Contributing Effects of AM Fungal Colonization on Tomato Plant Growth and K+ Acquisition

Improving the availability of mineral nutrients for plants is one of the major contributions of AM symbiosis. Although the role of AM symbiosis in plant K+ nutrition received much less attention than Pi and N (Mäder et al., 2000; Nagy et al., 2006; Chen et al., 2007; Javot et al., 2007), an increased K accumulation in distinct tissues upon AM symbiosis has been reported related to diverse plant species (Perner et al., 2007; Baslam et al., 2013; Oliveira et al., 2016). Physiological analysis of the AM-associated responses of M. truncatula plants revealed a significant increase of root biomass and K+ content in AM plants under the K+ deprivation condition (Garcia et al., 2017). In this study, we also observed that the AM tomato plants had a higher root biomass by more than 20% than the NM plants under the low-K+ condition (Fig. 1B). However, in the high-K+ treatment, the AM plants showed more growth advantages, with shoot and root biomass increased by nearly 40% compared with the NM control plants (Fig. 1, A and B). Moreover, inoculation with AM fungus resulted in a much higher K+ accumulation in AM plants than the NM plants, irrespective of K+ regimen (Fig. 1, C and D). These findings highlighted the positive roles of AM fungal colonization in tomato plant growth and K+ acquisition. However, it could not be ruled out that the increased K+ accumulation in mycorrhizal tomato plants might be a partial consequence of an improved Pi uptake, as earlier studies have proposed K+ to be one of the major counter-ions of polyphosphates, which forms a phosphate reserve for the host plant in AM symbiosis (Bücking and Heyser, 1999). A recent study of the K nutrition of ectomycorrhizal Pinus pinaster showed that altered K+ transfer toward the host plant could affect fungal Pi translocation to the shoots, suggesting that interactions would also take place during the uptake of K+ and Pi by ectomycorrhizal plants (Garcia et al., 2014).

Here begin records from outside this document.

### src/hw/crs_defines.svh
// register offsets, field positions and reset values of the reset/config/status block
`ifndef CRS_DEFINES_SVH
`define CRS_DEFINES_SVH

// =====================================================================
// register map (byte addresses, one 32-bit word each)
`define CRS_OFS_STATUS 8'h00
`define CRS_OFS_CONFIG 8'h04
`define CRS_ADR_W 8

// =====================================================================
// status register fields
`define CRS_STAT_ERL 0
`define CRS_STAT_EXL 1
`define CRS_STAT_RUN 2

// =====================================================================
// config register fields
`define CRS_CFG_ENDIAN 0
`define CRS_CFG_MODE_LO 1
`define CRS_CFG_MODE_HI 2
`define CRS_CFG_RSVD 3

// =====================================================================
// reset values
`define CRS_LEVEL_RST 1'b0
`define CRS_SYNC_RST 1'b1
`define CRS_BE_RST 8'h00
`define CRS_WORD_RST 32'h0000_0000

`endif

### src/hw/crs_pkg.sv
// types and shared decode functions of the reset/config/status block
`default_nettype none

package crs_pkg;

    // =================================================================
    // types
    typedef enum logic [1:0] {
        CRS_BE_LDST,
        CRS_BE_ALIGNED,
        CRS_BE_RSVD2,
        CRS_BE_RSVD3
    } crs_be_mode_type;

    typedef enum logic [2:0] {
        CRS_EXC_RESET,
        CRS_EXC_SOFT_RESET,
        CRS_EXC_NMI,
        CRS_EXC_CACHE_ERR,
        CRS_EXC_DEBUG,
        CRS_EXC_OTHER
    } crs_exc_type;

    typedef enum logic [1:0] {
        CRS_ST_HOLD,
        CRS_ST_VECTOR,
        CRS_ST_RUN
    } crs_state_type;

    // =================================================================
    // functions
    // byte lane reversal for big-endian lane order
    function automatic logic [7:0] crs_rev8(input logic [7:0] m);
        logic [7:0] r;
        r = 8'h00;
        for (int i = 0; i < 8; i++)
        begin
            r[i] = m[7 - i];
        end
        return r;
    endfunction : crs_rev8

    // naturally aligned byte, half, word or dword pattern
    function automatic logic crs_aligned(input logic [7:0] m);
        return m inside {8'h01, 8'h02, 8'h04, 8'h08, 8'h10, 8'h20, 8'h40, 8'h80,
                         8'h03, 8'h0c, 8'h30, 8'hc0, 8'h0f, 8'hf0, 8'hff};
    endfunction : crs_aligned

endpackage : crs_pkg

`default_nettype wire

### src/hw/crs_be_if.sv
// carrier between the core logic and the byte enable generator
`default_nettype none

interface crs_be_if;
    import crs_pkg::*;

    logic [7:0] req_mask;
    logic big_endian;
    crs_be_mode_type mode;
    logic [7:0] be;

    modport core (output req_mask, output big_endian, output mode, input be);
    modport gen (input req_mask, input big_endian, input mode, output be);
endinterface : crs_be_if

`default_nettype wire

### src/hw/crs_top.sv
// reset sequencing, static configuration and level status pins of the core
//
// The placing of the registers and the Wishbone register port were chosen for this implementation.
`include "crs_defines.svh"
`default_nettype none

module crs_top
(
    input wire logic clk, // core clock, 20 MHz
    input wire logic rst_b, // async power-on reset
    input wire logic hard_reset_in, // async cold reset, high active
    input wire logic endian_in, // static base endianness
    input wire logic [1:0] byte_enable_restrict_mode, // static byte enable mode
    input wire logic exc_valid, // exception taken this cycle
    input wire crs_pkg::crs_exc_type exc_kind, // kind of that exception
    input wire logic mem_req_valid, // load/store wants a bus pattern
    input wire logic [7:0] mem_req_mask, // load/store byte mask
    output logic [7:0] bus_be_out, // byte enables for the bus
    output logic bus_be_valid, // bus_be_out is valid
    output logic big_endian_out, // captured endianness
    output logic reset_exception_out, // one-cycle reset exception start
    output logic core_run_out, // core past reset
    output logic error_level_out, // mirrors error_level_bit
    output logic exception_level_out, // mirrors exception_level_bit
    input wire logic wb_cyc_i, // wishbone cycle
    input wire logic wb_stb_i, // wishbone strobe
    input wire logic wb_we_i, // wishbone write
    input wire logic [`CRS_ADR_W-1:0] wb_adr_i, // wishbone byte address
    input wire logic [3:0] wb_sel_i, // wishbone byte selects
    input wire logic [31:0] wb_dat_i, // wishbone write data
    output logic [31:0] wb_dat_o, // wishbone read data
    output logic wb_ack_o, // wishbone acknowledge
    output logic wb_err_o // wishbone error, unmapped address
);
    import crs_pkg::*;

    // =================================================================
    // hard reset synchroniser
    logic hr_meta;
    logic hr_sync;

    always_ff @(posedge clk or negedge rst_b)
    begin
        if (!rst_b)
        begin
            hr_meta <= `CRS_SYNC_RST;
            hr_sync <= `CRS_SYNC_RST;
        end
        else
        begin
            hr_meta <= hard_reset_in;
            hr_sync <= hr_meta;
        end
    end

    a_sync_two_stage: assert property (@(posedge clk) disable iff (!rst_b)
        ##2 (hr_sync == $past(hard_reset_in, 2)))
        else $error("hard reset synchroniser delay wrong");

    // =================================================================
    // reset sequencer
    crs_state_type state;
    crs_state_type next_state;

    always_comb
    begin
        next_state = state;
        case (state)
            CRS_ST_HOLD: next_state = hr_sync ? CRS_ST_HOLD : CRS_ST_VECTOR;
            CRS_ST_VECTOR: next_state = hr_sync ? CRS_ST_HOLD : CRS_ST_RUN;
            CRS_ST_RUN: next_state = hr_sync ? CRS_ST_HOLD : CRS_ST_RUN;
            default: next_state = CRS_ST_HOLD;
        endcase
    end

    always_ff @(posedge clk or negedge rst_b)
    begin
        if (!rst_b)
            state <= CRS_ST_HOLD;
        else
            state <= next_state;
    end

    assign reset_exception_out = (state == CRS_ST_VECTOR);
    assign core_run_out = (state == CRS_ST_RUN);

    a_reset_vector: assert property (@(posedge clk) disable iff (!rst_b)
        $fell(hr_sync) |=> reset_exception_out ##1 (core_run_out || hr_sync))
        else $error("no reset exception after hard reset release");

    // =================================================================
    // static configuration, captured while hard reset is held
    logic cfg_big;
    logic next_cfg_big;
    crs_be_mode_type cfg_mode;
    crs_be_mode_type next_cfg_mode;

    always_comb
    begin
        next_cfg_big = cfg_big;
        next_cfg_mode = cfg_mode;
        if (hr_sync)
        begin
            next_cfg_big = endian_in;
            next_cfg_mode = crs_be_mode_type'(byte_enable_restrict_mode);
        end
    end

    always_ff @(posedge clk or negedge rst_b)
    begin
        if (!rst_b)
        begin
            cfg_big <= `CRS_LEVEL_RST;
            cfg_mode <= CRS_BE_LDST;
        end
        else
        begin
            cfg_big <= next_cfg_big;
            cfg_mode <= next_cfg_mode;
        end
    end

    assign big_endian_out = cfg_big;

    // =================================================================
    // byte enable generation
    crs_be_if be_bus ();

    assign be_bus.req_mask = mem_req_mask;
    assign be_bus.big_endian = cfg_big;
    assign be_bus.mode = cfg_mode;

    crs_be_gen u_be_gen (.bus(be_bus.gen));

    logic [7:0] next_bus_be;
    logic next_bus_be_valid;

    always_comb
    begin
        next_bus_be = bus_be_out;
        next_bus_be_valid = 1'b0;
        if (hr_sync)
            next_bus_be = `CRS_BE_RST;
        else if (mem_req_valid && core_run_out)
        begin
            next_bus_be = be_bus.be;
            next_bus_be_valid = 1'b1;
        end
    end

    always_ff @(posedge clk or negedge rst_b)
    begin
        if (!rst_b)
        begin
            bus_be_out <= `CRS_BE_RST;
            bus_be_valid <= 1'b0;
        end
        else
        begin
            bus_be_out <= next_bus_be;
            bus_be_valid <= next_bus_be_valid;
        end
    end

    a_ldst_little: assert property (@(posedge clk) disable iff (!rst_b)
        bus_be_valid && cfg_mode == CRS_BE_LDST && !cfg_big |->
            bus_be_out == $past(mem_req_mask))
        else $error("mode 0 little-endian pattern altered");

    a_ldst_big: assert property (@(posedge clk) disable iff (!rst_b)
        bus_be_valid && cfg_mode == CRS_BE_LDST && cfg_big |->
            bus_be_out == crs_rev8($past(mem_req_mask)))
        else $error("big-endian lane order wrong");

    a_aligned_only: assert property (@(posedge clk) disable iff (!rst_b)
        bus_be_valid && cfg_mode != CRS_BE_LDST && $past(mem_req_mask) != 8'h00 |->
            crs_aligned(bus_be_out))
        else $error("unaligned pattern in restricted mode");

    // =================================================================
    // wishbone slave: ack one cycle after request, write on ack edge
    logic ack_q;
    logic next_ack;
    logic err_q;
    logic next_err;
    logic [31:0] rdata;
    logic [31:0] next_rdata;
    logic hit_status;
    logic hit_config;
    logic req_new;
    logic wr_status;

    assign hit_status = (wb_adr_i == `CRS_OFS_STATUS);
    assign hit_config = (wb_adr_i == `CRS_OFS_CONFIG);
    assign req_new = wb_cyc_i && wb_stb_i && !ack_q && !err_q;
    assign wr_status = ack_q && wb_cyc_i && wb_stb_i && wb_we_i && hit_status && wb_sel_i[0];

    always_comb
    begin
        next_ack = req_new && (hit_status || hit_config);
        next_err = req_new && !(hit_status || hit_config);
        next_rdata = `CRS_WORD_RST;
        if (req_new && !wb_we_i && hit_status)
        begin
            next_rdata[`CRS_STAT_ERL] = error_level_out;
            next_rdata[`CRS_STAT_EXL] = exception_level_out;
            next_rdata[`CRS_STAT_RUN] = core_run_out;
        end
        else if (req_new && !wb_we_i && hit_config)
        begin
            next_rdata[`CRS_CFG_ENDIAN] = cfg_big;
            next_rdata[`CRS_CFG_MODE_HI:`CRS_CFG_MODE_LO] = cfg_mode;
            next_rdata[`CRS_CFG_RSVD] = cfg_mode inside {CRS_BE_RSVD2, CRS_BE_RSVD3};
        end
    end

    always_ff @(posedge clk or negedge rst_b)
    begin
        if (!rst_b)
        begin
            ack_q <= 1'b0;
            err_q <= 1'b0;
            rdata <= `CRS_WORD_RST;
        end
        else
        begin
            ack_q <= next_ack;
            err_q <= next_err;
            rdata <= next_rdata;
        end
    end

    assign wb_ack_o = ack_q;
    assign wb_err_o = err_q;
    assign wb_dat_o = rdata;

    // =================================================================
    // error and exception level bits; set wins over software clear
    logic erl_set;
    logic exl_set;
    logic next_erl;
    logic next_exl;

    assign erl_set = exc_valid && core_run_out && !(exc_kind inside {CRS_EXC_RESET,
        CRS_EXC_SOFT_RESET, CRS_EXC_NMI, CRS_EXC_CACHE_ERR});
    assign exl_set = exc_valid && core_run_out && !(exc_kind inside {CRS_EXC_RESET,
        CRS_EXC_SOFT_RESET, CRS_EXC_NMI, CRS_EXC_CACHE_ERR, CRS_EXC_DEBUG});

    always_comb
    begin
        next_erl = error_level_out;
        next_exl = exception_level_out;
        if (wr_status && wb_dat_i[`CRS_STAT_ERL])
            next_erl = 1'b0;
        if (wr_status && wb_dat_i[`CRS_STAT_EXL])
            next_exl = 1'b0;
        if (erl_set)
            next_erl = 1'b1;
        if (exl_set)
            next_exl = 1'b1;
        if (hr_sync)
        begin
            next_erl = `CRS_LEVEL_RST;
            next_exl = `CRS_LEVEL_RST;
        end
    end

    // the pins are the status flops themselves
    always_ff @(posedge clk or negedge rst_b)
    begin
        if (!rst_b)
        begin
            error_level_out <= `CRS_LEVEL_RST;
            exception_level_out <= `CRS_LEVEL_RST;
        end
        else
        begin
            error_level_out <= next_erl;
            exception_level_out <= next_exl;
        end
    end

    a_hold_clears: assert property (@(posedge clk) disable iff (!rst_b)
        hr_sync |=> !error_level_out && !exception_level_out && !bus_be_valid)
        else $error("state kept while hard reset held");

    a_erl_set: assert property (@(posedge clk) disable iff (!rst_b)
        exc_valid && core_run_out && !hr_sync && exc_kind == CRS_EXC_DEBUG |=>
            error_level_out && !$changed(exception_level_out))
        else $error("debug exception handled wrong on level bits");

    a_exl_set: assert property (@(posedge clk) disable iff (!rst_b)
        exc_valid && core_run_out && !hr_sync && exc_kind == CRS_EXC_OTHER |=>
            exception_level_out && error_level_out)
        else $error("ordinary exception did not raise levels");

    a_w1c_clear: assert property (@(posedge clk) disable iff (!rst_b)
        wr_status && wb_dat_i[`CRS_STAT_ERL] && !erl_set |=> !error_level_out)
        else $error("error level not cleared by software");

    a_nmi_quiet: assert property (@(posedge clk) disable iff (!rst_b)
        exc_valid && exc_kind == CRS_EXC_NMI && !wr_status && !hr_sync |=>
            $stable(exception_level_out) && $stable(error_level_out))
        else $error("nmi changed level bits");

endmodule : crs_top

`default_nettype wire

### src/hw/crs_be_gen.sv
// byte enable pattern generator: endian lane order and restriction mode
`default_nettype none

module crs_be_gen
(
    crs_be_if.gen bus // mask in, pattern out
);
    import crs_pkg::*;

    // smallest naturally aligned unit covering the mask
    function automatic logic [7:0] crs_cover(input logic [7:0] m);
        logic [7:0] r;
        r = 8'hff;
        for (int i = 0; i < 2; i++)
        begin
            if ((m & ~(8'h0f << (4 * i))) == 8'h00)
                r = 8'h0f << (4 * i);
        end
        for (int i = 0; i < 4; i++)
        begin
            if ((m & ~(8'h03 << (2 * i))) == 8'h00)
                r = 8'h03 << (2 * i);
        end
        for (int i = 0; i < 8; i++)
        begin
            if ((m & ~(8'h01 << i)) == 8'h00)
                r = 8'h01 << i;
        end
        if (m == 8'h00)
            r = 8'h00;
        return r;
    endfunction : crs_cover

    logic [7:0] lanes;

    always_comb
    begin
        lanes = bus.big_endian ? crs_rev8(bus.req_mask) : bus.req_mask;
        case (bus.mode)
            CRS_BE_LDST: bus.be = lanes;
            CRS_BE_ALIGNED: bus.be = crs_cover(lanes);
            default: bus.be = crs_cover(lanes);
        endcase
    end

endmodule : crs_be_gen

`default_nettype wire

### config.mk
export PLATFORM = sky130hd
export DESIGN_NAME = crs_top
export DESIGN_NICKNAME = d
export VERILOG_FILES = /design/src/hw/crs_pkg.sv /design/src/hw/crs_be_if.sv /design/src/hw/crs_top.sv /design/src/hw/crs_be_gen.sv
export VERILOG_INCLUDE_DIRS = /design/src /design/src/hw
export SDC_FILE = /design/constraint.sdc
export NUM_CORES = 1
export LEC_CHECK = 0
export BUFFER_PORTS_ARGS = -buffer_cell sky130_fd_sc_hd__buf_4
export CORE_MARGIN = 2
export CORE_UTILIZATION = 30
export DETAILED_ROUTE_END_ITERATION = 7
export PLACE_DENSITY = 0.62
export SKIP_LAST_GASP = 1
export SLEW_MARGIN = 20
export SYNTH_ARGS = -nofsm -noshare
export SYNTH_HDL_FRONTEND = slang
export SYNTH_SLANG_ARGS = --single-unit
### constraint.sdc
create_clock -name clk -period 1.5 [get_ports clk]
set_input_delay 0.075 -clock clk [delete_from_list [all_inputs] [get_ports clk]]
set_output_delay 0.075 -clock clk [all_outputs]
set_load 0.005 [all_outputs]
==> impl_results.md <==
* Run status: finished with violations
* Failing checks: setup timing
* First-pass GRT wire length at approximately 7300 um
* Area after DPL at between 2000 and 2500 sq um
* Number of global-route vias before repair at around 1600
* Largest net degree at the start of global routing at 25
* Starting Density at just over 30%
* Critical path's largest stage delay at 0.46 ns
* IR drop worst, VDD at 421.0 uV
* DIE HEIGHT at between 80 and 90 um
* Total GRT Usage at ~14%
* Synthesized area at between 1500 and 2000 sq um
* Worst EP required at ~1.7 ns
* Clock tree buffer depth at 2
* Worst min-delay path class: in -> reg
* Setup crit end kind: register
* Root Buffer: clkbuf_8
* Post-synth EDFFs at 0
* Final global-route overflow total at 0
* # setup viols final at 8
* Latest clock arrival within the worst-skew pair at between 0.2 and 0.3 ns
* Max Cap Violations at 0
* TNS Setup at -0.4873 ns
* Nets at between 300 and 400
* Avg Vias per Cell at slightly below 5
* RSZ-0062 raised after global routing: true
* Most common cell after layout, fill and taps aside: buf_4
* Leakage at approximately 0.0012 uW
* Post-synth ARST share at 100.0%
* Final worst slack at -0.09378 ns
* Worst hold slack at between 0.04 and 0.05 ns
* Family with the most delay on the worst path: compound AO/OA/AOI/OAI gates
* Tcrit/Tclk final at 106.3%
* Vias at 1701
* Worst-path clk slew at ~0.08 ns
* FILL cells at approximately 590
* I/O pin cnt at 114
* Design Area, Final at 2511 sq um
* Initial DRC Count at between 50 and 60
* Layout Cells excl Fill at roughly 350
* H-tree Lvls at 1
* DRT Pass-1 Iters at 4
* Post-layout min period at 1.594 ns
* Full die area at ~6700 sq um
* Placement Setup Slack at -0.2320 ns
* Avg Inst Size Synth at 8.936 sq um
* CP max-delay cell: dfrtp_2
* Layout cells sized above 1 at roughly 42%
* Placed Cells at about 340
* Worst Path Arrival at about 1.8 ns
* Antenna Cells at 0
* Fmax at between 600 and 700 MHz
* CP Buf/Inv Count at 1
* Die Span X at 81.95 um
* Register area share after synthesis at about a third
* CTS buffer count at 3
* IO buf count at between 50 and 60
* Commonest cells after routing, fill and taps aside: 80 x buf_4, 28 x conb_1, 21 x dfrtp_1
* Post-route ant nets at 0
* DRC at 0
* CTS tree: done
* Worst Clk Skew at about 0.0032 ns
* Dpl hpwl at roughly 3600 um
* Maximum fanout along the worst path at 10
* Crit path launch type: register
* Register area at a little over 600 sq um
* Crit Path Class: reg -> reg
* Yosys cell types at 50
* Synthesized flop and latch total at 24
* PwrDens at 742.0 nW/um^2
* Initial antenna violation count at 0
* Core area at approximately 5900 sq um
* Post-synth top flop: dfrtp_1
* Routed wire per std cell at approximately 13 um
* Slew Limit Fails at 0
* Num rows at 28
* Sink Count at 24
* Fin. Hold Viols at 0
* Total Wirelength at 4499 um
* Syn Inst Count at approximately 200
* Area occupied by multi-input gates at between 1000 and 1500 sq um
* Synth warn at 0
* Crit-path cells: buf_4, a2111o_1, a22oi_2, nor2_2, o31ai_2
* GPL Wtd Cong at 0.8259
* Layout area overhead at 37.75%
==> registers in the layout, summed over array words and instances (netlist names) <==
name,count
exception_level_out,1
wb_dat_o,4
be_bus.mode,2
bus_be_out,8
state,2
error_level_out,1
wb_err_o,1
bus_be_valid,1
big_endian_out,1
hr_sync,1
hr_meta,1
wb_ack_o,1
==> worst reg2reg max path: stages (launching register included) <==
cell and delay [ns]:
dfrtp_2 0.46, buf_4 0.20, a2111o_1 0.41, a22oi_2 0.15, nor2_2 0.07, o31ai_2 0.22
==> area by class of cell <==
type                    instances  area share [%]
repair buffers                 83           25.16
inverters                       2          0.2990
clock buffers                   4           1.794
well taps                      75           3.737
multi-input cells             164           44.94
flip-flops and latches         24           24.07
==> per-stage QoR <==
stage               utilization, %  power, uW
floorplan                        -       1148
global placement             39.43       1426
detailed placement           39.43       1432
CTS                          41.82       1862
global route                 42.67       2000
finish                       42.67       1863
==> logic make-up after synthesis <==
kind of cell / after synthesis / share of synthesized area [%]
and+or+nand+nor: 71 / 20.73
buffers and inverters: 43 / 16.95
AOI/OAI and AO/OA: 45 / 17.43
xor gates and xnor gates: 3 / 1.442
adders and majority gates: 4 / 2.745
other: 1 / 0.2057
muxes: 13 / 7.413
DFF: 24 / 33.08
==> metal layers <==
layer / global-route usage (%) / vias up / wire length (um) / part of all wire [%]
li1: - / 829 / - / -
met1: 17.95 / 821 / 1976 / 44
met2: 23.41 / 43 / 2233 / 50
met4: 2.667 / 0 / 68 / 1.5
met3: 3.736 / 8 / 222 / 4.9
met5: 0 / - / 0 / 0
==> cells in the mapped netlist, types with 3 or more instances <==
master    instances  area, sq um
o211ai_1          3        22.52
a21o_1            4        30.03
nor4_1            6        37.54
xnor2_1           3        26.28
nand2_1          16        60.06
a21oi_1          10        50.05
mux2_2            4        45.04
buf_2             7        35.03
dfrtp_1          22        550.5
nor3b_1           3        22.52
mux2i_1           9        90.09
nor2_1           15        56.30
nor4b_1           3        26.28
nor3_1            7        35.03
buf_4            32        240.2
nand3_1           6        30.03
ha_1              4        50.05
nand4_1           3        18.77
o21ai_0           8        40.04
==> power breakdown <==
| part | switching [uW] | internal (uW) | total [uW] | leakage (uW) |
|---|---|---|---|---|
| registers | 45.7 | 712 | 758 | 0.000316 |
| logic | 329 | 389 | 718 | 0.000863 |
| clock network | 198 | 190 | 387 | 0.0000228 |
==> final timing paths <==
path	start	end	slack [ns]	cells past startpoint
hold reg to reg	hr_meta	hr_sync	0.36	0
setup reg to reg	big_endian_out	bus_be_out[0]	-0.09	5
setup / recovery	big_endian_out	bus_be_out[0]	-0.09	5
max in group asynchronous	rst_b	hr_meta	0.98	2
min in group asynchronous	rst_b	exception_level_out	0.24	2
hold / removal	byte_enable_restrict_mode[0]	be_bus.mode[0]	0.05	2
==> timing repair <==
action,CTS,global route
hold buffers,2,0
setup endpoints to repair,8,8
setup buffers,1,1
hold endpoints to repair,25,0
gates resized for setup,19,8
pin swaps,7,3
(Power assumes the default switching activity.)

SlHAK10 Is Involved in the Mycorrhizal K+ Uptake at the Intraradical Symbiotic Interface

The increased K+ accumulation in mycorrhizal tomato plants is a strong hint of the presence of an AM symbiotic pathway for K+ uptake in tomato. SlHAK10, the AM-induced K+ transporter, was proposed to be the suitable candidate for K+ uptake at the symbiotic interface, as its expression was specifically confined in the cells containing arbuscules (Fig. 2). Its capacity in K+ transport was demonstrated in both the heterologous yeast system and transgenic plants. Overexpression of SlHAK10 with the constitutive CaMV35S promoter led to a significant increase of K+ uptake under both the high-K+ (2 mm) and low-K+ (0.2 mm) conditions, regardless of the presence or absence of AM fungal colonization (Fig. 8).

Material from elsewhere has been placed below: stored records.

--- src/rtl/rxbc_regs_map.svh ---
// Address map, field positions and reset values of the receiver-port
// back channel and datapath register group.
// Included by the register bank and its counter; definitions only.
`ifndef RXBC_REGS_MAP_SVH
`define RXBC_REGS_MAP_SVH

// ==========================================================
// Register offsets on the local register port
`define RXBC_ADDR_PAR_LO 8'h56
`define RXBC_ADDR_BIST 8'h57
`define RXBC_ADDR_BCC 8'h58
`define RXBC_ADDR_CTL1 8'h59
`define RXBC_ADDR_CTL2 8'h5A

// ==========================================================
// Back channel configuration fields
`define RXBC_BCC_PASS_ALL_BIT 7
`define RXBC_BCC_PASS_DECODE_BIT 6
`define RXBC_BCC_AUTO_ACK_BIT 5
`define RXBC_BCC_FORCE_ON_BIT 4
`define RXBC_BCC_CHECKSUM_BIT 3
`define RXBC_BCC_RATE_MASK 8'h07
`define RXBC_BCC_LOCAL_ONLY_MASK 8'h10
`define RXBC_BCC_RESET 8'h18

// ==========================================================
// Datapath control fields
`define RXBC_CTL1_BLOCK_BIT 7
`define RXBC_CTL1_PIN_MASK 8'h03
`define RXBC_CTL1_RESERVED_ZERO 5'h00
`define RXBC_CTL1_RESET 8'h00
`define RXBC_CTL2_RESET 8'h00

// ==========================================================
// Counter and read values
`define RXBC_CNT_ZERO 16'h0000
`define RXBC_CNT_ONE 16'h0001
`define RXBC_CNT_MAX 16'hFFFF
`define RXBC_RD_UNMAPPED 8'h00

// Forward GPIO enable masks per count code
`define RXBC_PINS_NONE 4'h0
`define RXBC_PINS_ONE 4'h1
`define RXBC_PINS_TWO 4'h3
`define RXBC_PINS_FOUR 4'hF

`endif

--- src/rtl/rxbc_pkg.sv ---
// Types shared by the receiver-port back channel register group.
// Assumes the map header supplies all numeric constants.
package rxbc_pkg;

  // One register byte.
  typedef logic [7:0] rxbc_byte_t;

  // Parity error count, low and high byte together.
  typedef logic [15:0] rxbc_count_t;

  // Forward GPIO count field codes.
  typedef enum logic [1:0] {
    RXBC_PINS_OFF,
    RXBC_PINS_1,
    RXBC_PINS_2,
    RXBC_PINS_4
  } rxbc_pin_code_t;

endpackage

The evidence for the action of SlHAK10 in mycorrhizal K+ uptake was obtained through the analysis of slhak10 mutants in the compartmented culture in the inoculation condition. Knockout of SlHAK10 significantly reduced the uptake of K+ from the HCs, resulting in lower K+ contents in both shoots and roots of the slhak10 mutants relative to the wild-type plants (Fig. 5). More indirect evidence was obtained through the overexpression of SlHAK10 in tomato under the control of a strong, AM-specific promoter, pSmPT4. Overexpressing SlHAK10 exclusively in mycorrhizal roots resulted in a significant increase of K+ content in both shoots and roots of the mycorrhizal transgenic plants compared with the wild-type plants (Fig. 8). Interestingly, the 35S-OE mycorrhizal plants seemed to have a higher K+ content in shoots than the pSmPT4-OE plants grown under low K+ (Fig. 8D). Such a discrepancy in K+ accumulation might be caused by different expression efficiency and tissue localization of SlHAK10 controlled by the two kinds of promoters. A previous study demonstrated that blocking mycorrhizal Pi transport by silencing the AM-induced Pi transporter MtPT4 in M. truncatula could severely impair arbuscule formation (Javot et al., 2007). The absence of defective arbuscular morphology in the slhak10 mutants observed in this study (Fig. 5) suggests that transport of K+ across the symbiotic interface might not be a requirement for arbuscule development. Even so, the identification of an orthologue of SlHAK10 in L. japonicus that also showed an inducible response to AM symbiosis (Guether et al., 2009) is evidence that the regulatory mechanism regarding the AM-mediated K+ uptake pathway might be conserved across different plant families.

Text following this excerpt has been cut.